:: Data to process ::
This is an optimization exercise on Yosys and OpenROAD, whose aim is small area, a short achievable clock period and few clock cycles per item, not a production implementation. RTL that was checked went through simulation tests only; none was proved equivalent to the original. Only the layout flow was run in runs 4 and 5; the RTL was not checked for function there.

==> flow/design.v <==
package atdrb_pkg;
  localparam int unsigned CNT_W   = 9;
  localparam int unsigned TOTAL_W = 24;
  typedef logic [CNT_W-1:0]   cnt_t;
  typedef logic [TOTAL_W-1:0] total_t;
  typedef enum logic [1:0] {
    REG_THRESHOLD = 2'd0,
    REG_MODE      = 2'd1,
    REG_PERIOD    = 2'd2,
    REG_TSB       = 2'd3
  } reg_idx_e;
  typedef struct packed {
    logic level;
    logic last;
    logic clipped;
    cnt_t count;
  } pack_cmd_t;
endpackage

:: Work request ::
Restate the final lines of the listing above word for word, beginning at the line that contains "logic last;".

:: Answer for the task ::
    logic last;
    logic clipped;
    cnt_t count;
  } pack_cmd_t;
endpackage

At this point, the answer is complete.